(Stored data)
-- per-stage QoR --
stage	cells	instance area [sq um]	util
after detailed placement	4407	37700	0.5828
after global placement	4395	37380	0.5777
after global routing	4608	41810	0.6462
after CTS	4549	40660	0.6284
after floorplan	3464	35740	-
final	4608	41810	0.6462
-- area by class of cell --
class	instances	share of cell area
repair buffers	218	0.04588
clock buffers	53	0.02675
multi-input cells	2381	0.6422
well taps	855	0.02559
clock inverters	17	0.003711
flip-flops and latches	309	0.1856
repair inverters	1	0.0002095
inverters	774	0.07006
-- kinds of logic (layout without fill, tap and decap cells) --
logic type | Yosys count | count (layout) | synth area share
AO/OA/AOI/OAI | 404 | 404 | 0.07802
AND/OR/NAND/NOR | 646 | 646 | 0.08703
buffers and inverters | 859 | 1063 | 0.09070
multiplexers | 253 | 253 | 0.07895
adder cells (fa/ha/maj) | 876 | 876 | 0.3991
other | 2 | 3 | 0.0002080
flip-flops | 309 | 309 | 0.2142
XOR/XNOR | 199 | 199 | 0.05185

### What to produce
Copy each line containing the word "logic" from the data.

### Answer
-- kinds of logic (layout without fill, tap and decap cells) --
logic type | Yosys count | count (layout) | synth area share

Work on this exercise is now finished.